(Stored items)

--- src/hw/rtl/wpf_pkg.sv ---
// Shared types, codes and constants of the waypoint heading follower.
// Depends on nothing; the top level, the CORDIC unit and the testbench import it.
package wpf_pkg;

    // Default sizes handed to the top level's parameters.
    localparam int ROUTE_DEPTH_DEF  = 64;
    localparam int CORDIC_STEPS_DEF = 16;

    // Width of the reported waypoint index, fixed by the result format.
    localparam int OUT_IDX_W = 7;

    // Register reset values.
    localparam logic [14:0] TURN_THR_RST     = 15'd3277;
    localparam logic [14:0] STRAIGHT_THR_RST = 15'd910;
    localparam logic [11:0] ARRIVE_RAD_RST   = 12'd50;

    typedef enum logic [1:0] {
        REG_TURN_THR     = 2'd0,
        REG_STRAIGHT_THR = 2'd1,
        REG_ARRIVE_RAD   = 2'd2
    } reg_idx_t;

    typedef enum logic [1:0] {
        KIND_APPEND = 2'd0,
        KIND_POSE   = 2'd1,
        KIND_CLEAR  = 2'd2
    } kind_t;

    typedef enum logic [2:0] {
        CMD_NONE        = 3'd0,
        CMD_FORWARD     = 3'd1,
        CMD_LEFT        = 3'd2,
        CMD_RIGHT       = 3'd3,
        CMD_FRONT_LEFT  = 3'd4,
        CMD_FRONT_RIGHT = 3'd5,
        CMD_STOP        = 3'd6
    } cmd_t;

    typedef enum logic [3:0] {
        S_IDLE,
        S_EXEC,
        S_DIFF,
        S_START,
        S_SQX,
        S_SQY,
        S_SQR,
        S_WAIT,
        S_DONE
    } state_t;

    typedef struct packed {
        logic [1:0]   kind;
        logic [15:0]  coord_x;
        logic [15:0]  coord_y;
        logic [15:0]  heading;
    } item_t;

    typedef struct packed {
        cmd_t                  command;
        logic                  arrived;
        logic                  route_done;
        logic [OUT_IDX_W-1:0]  waypoint_index;
        logic                  store_full;
    } result_t;

    // Arctangent of 2^-i as a 32-bit binary angle (2^31 equals pi).
    function automatic logic [31:0] wpf_atan(input logic [4:0] i);
        logic [31:0] r;
        case (i)
            5'd0:    r = 32'h20000000;
            5'd1:    r = 32'h12E4051D;
            5'd2:    r = 32'h09FB385B;
            5'd3:    r = 32'h051111D4;
            5'd4:    r = 32'h028B0D43;
            5'd5:    r = 32'h0145D7E1;
            5'd6:    r = 32'h00A2F61E;
            5'd7:    r = 32'h00517C55;
            5'd8:    r = 32'h0028BE53;
            5'd9:    r = 32'h00145F2F;
            5'd10:   r = 32'h000A2F98;
            5'd11:   r = 32'h000517CC;
            5'd12:   r = 32'h00028BE6;
            5'd13:   r = 32'h000145F3;
            5'd14:   r = 32'h0000A2F9;
            5'd15:   r = 32'h0000517C;
            5'd16:   r = 32'h000028BE;
            5'd17:   r = 32'h0000145F;
            5'd18:   r = 32'h00000A2F;
            5'd19:   r = 32'h00000517;
            5'd20:   r = 32'h0000028B;
            5'd21:   r = 32'h00000145;
            5'd22:   r = 32'h000000A2;
            5'd23:   r = 32'h00000051;
            default: r = 32'h00000000;
        endcase
        return r;
    endfunction

endpackage
<file path="src/rtl/hidx_front.sv">
// Input side of the h-index core: accepts citation words and clamps them to bin indexes.
module hidx_front #(
  parameter int unsigned MAX_PAPERS    = 1024,
  parameter int unsigned CITATION_BITS = 16,
  parameter int unsigned AW            = 11,
  parameter int unsigned TDATA_W       = 16
) (
  input  logic               s_tvalid_i,
  output logic               s_tready_o,
  input  logic [TDATA_W-1:0] s_tdata_i,
  input  logic               s_tlast_i,
  output logic               q_push_o,
  output logic [AW:0]        q_entry_o,
  input  logic               q_full_i
);

  // Compare width wide enough for both the citation count and the bin limit.
  localparam int unsigned CMP_W = ((CITATION_BITS > AW) ? CITATION_BITS : AW) + 1;

  logic [CITATION_BITS-1:0] cit;
  logic [CMP_W-1:0]         cit_ext;
  logic [AW-1:0]            bin;

  // Clamp the count to the top bin.
  always_comb begin
    cit     = s_tdata_i[CITATION_BITS-1:0];
    cit_ext = CMP_W'(cit);
    if (cit_ext >= CMP_W'(MAX_PAPERS)) begin
      bin = AW'(MAX_PAPERS);
    end else begin
      bin = AW'(cit_ext);
    end
  end

  // A word is taken whenever the queue has room.
  assign s_tready_o = ~q_full_i;
  assign q_push_o   = s_tvalid_i & ~q_full_i;
  assign q_entry_o  = {s_tlast_i, bin};

endmodule

</file>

> **Task**: Give back each entry above precisely as it was written.

> **Task output**:
--- src/hw/rtl/wpf_pkg.sv ---
// Shared types, codes and constants of the waypoint heading follower.
// Depends on nothing; the top level, the CORDIC unit and the testbench import it.
package wpf_pkg;

    // Default sizes handed to the top level's parameters.
    localparam int ROUTE_DEPTH_DEF  = 64;
    localparam int CORDIC_STEPS_DEF = 16;

    // Width of the reported waypoint index, fixed by the result format.
    localparam int OUT_IDX_W = 7;

    // Register reset values.
    localparam logic [14:0] TURN_THR_RST     = 15'd3277;
    localparam logic [14:0] STRAIGHT_THR_RST = 15'd910;
    localparam logic [11:0] ARRIVE_RAD_RST   = 12'd50;

    typedef enum logic [1:0] {
        REG_TURN_THR     = 2'd0,
        REG_STRAIGHT_THR = 2'd1,
        REG_ARRIVE_RAD   = 2'd2
    } reg_idx_t;

    typedef enum logic [1:0] {
        KIND_APPEND = 2'd0,
        KIND_POSE   = 2'd1,
        KIND_CLEAR  = 2'd2
    } kind_t;

    typedef enum logic [2:0] {
        CMD_NONE        = 3'd0,
        CMD_FORWARD     = 3'd1,
        CMD_LEFT        = 3'd2,
        CMD_RIGHT       = 3'd3,
        CMD_FRONT_LEFT  = 3'd4,
        CMD_FRONT_RIGHT = 3'd5,
        CMD_STOP        = 3'd6
    } cmd_t;

    typedef enum logic [3:0] {
        S_IDLE,
        S_EXEC,
        S_DIFF,
        S_START,
        S_SQX,
        S_SQY,
        S_SQR,
        S_WAIT,
        S_DONE
    } state_t;

    typedef struct packed {
        logic [1:0]   kind;
        logic [15:0]  coord_x;
        logic [15:0]  coord_y;
        logic [15:0]  heading;
    } item_t;

    typedef struct packed {
        cmd_t                  command;
        logic                  arrived;
        logic                  route_done;
        logic [OUT_IDX_W-1:0]  waypoint_index;
        logic                  store_full;
    } result_t;

    // Arctangent of 2^-i as a 32-bit binary angle (2^31 equals pi).
    function automatic logic [31:0] wpf_atan(input logic [4:0] i);
        logic [31:0] r;
        case (i)
            5'd0:    r = 32'h20000000;
            5'd1:    r = 32'h12E4051D;
            5'd2:    r = 32'h09FB385B;
            5'd3:    r = 32'h051111D4;
            5'd4:    r = 32'h028B0D43;
            5'd5:    r = 32'h0145D7E1;
            5'd6:    r = 32'h00A2F61E;
            5'd7:    r = 32'h00517C55;
            5'd8:    r = 32'h0028BE53;
            5'd9:    r = 32'h00145F2F;
            5'd10:   r = 32'h000A2F98;
            5'd11:   r = 32'h000517CC;
            5'd12:   r = 32'h00028BE6;
            5'd13:   r = 32'h000145F3;
            5'd14:   r = 32'h0000A2F9;
            5'd15:   r = 32'h0000517C;
            5'd16:   r = 32'h000028BE;
            5'd17:   r = 32'h0000145F;
            5'd18:   r = 32'h00000A2F;
            5'd19:   r = 32'h00000517;
            5'd20:   r = 32'h0000028B;
            5'd21:   r = 32'h00000145;
            5'd22:   r = 32'h000000A2;
            5'd23:   r = 32'h00000051;
            default: r = 32'h00000000;
        endcase
        return r;
    endfunction

endpackage
<file path="src/rtl/hidx_front.sv">
// Input side of the h-index core: accepts citation words and clamps them to bin indexes.
module hidx_front #(
  parameter int unsigned MAX_PAPERS    = 1024,
  parameter int unsigned CITATION_BITS = 16,
  parameter int unsigned AW            = 11,
  parameter int unsigned TDATA_W       = 16
) (
  input  logic               s_tvalid_i,
  output logic               s_tready_o,
  input  logic [TDATA_W-1:0] s_tdata_i,
  input  logic               s_tlast_i,
  output logic               q_push_o,
  output logic [AW:0]        q_entry_o,
  input  logic               q_full_i
);

  // Compare width wide enough for both the citation count and the bin limit.
  localparam int unsigned CMP_W = ((CITATION_BITS > AW) ? CITATION_BITS : AW) + 1;

  logic [CITATION_BITS-1:0] cit;
  logic [CMP_W-1:0]         cit_ext;
  logic [AW-1:0]            bin;

  // Clamp the count to the top bin.
  always_comb begin
    cit     = s_tdata_i[CITATION_BITS-1:0];
    cit_ext = CMP_W'(cit);
    if (cit_ext >= CMP_W'(MAX_PAPERS)) begin
      bin = AW'(MAX_PAPERS);
    end else begin
      bin = AW'(cit_ext);
    end
  end

  // A word is taken whenever the queue has room.
  assign s_tready_o = ~q_full_i;
  assign q_push_o   = s_tvalid_i & ~q_full_i;
  assign q_entry_o  = {s_tlast_i, bin};

endmodule

</file>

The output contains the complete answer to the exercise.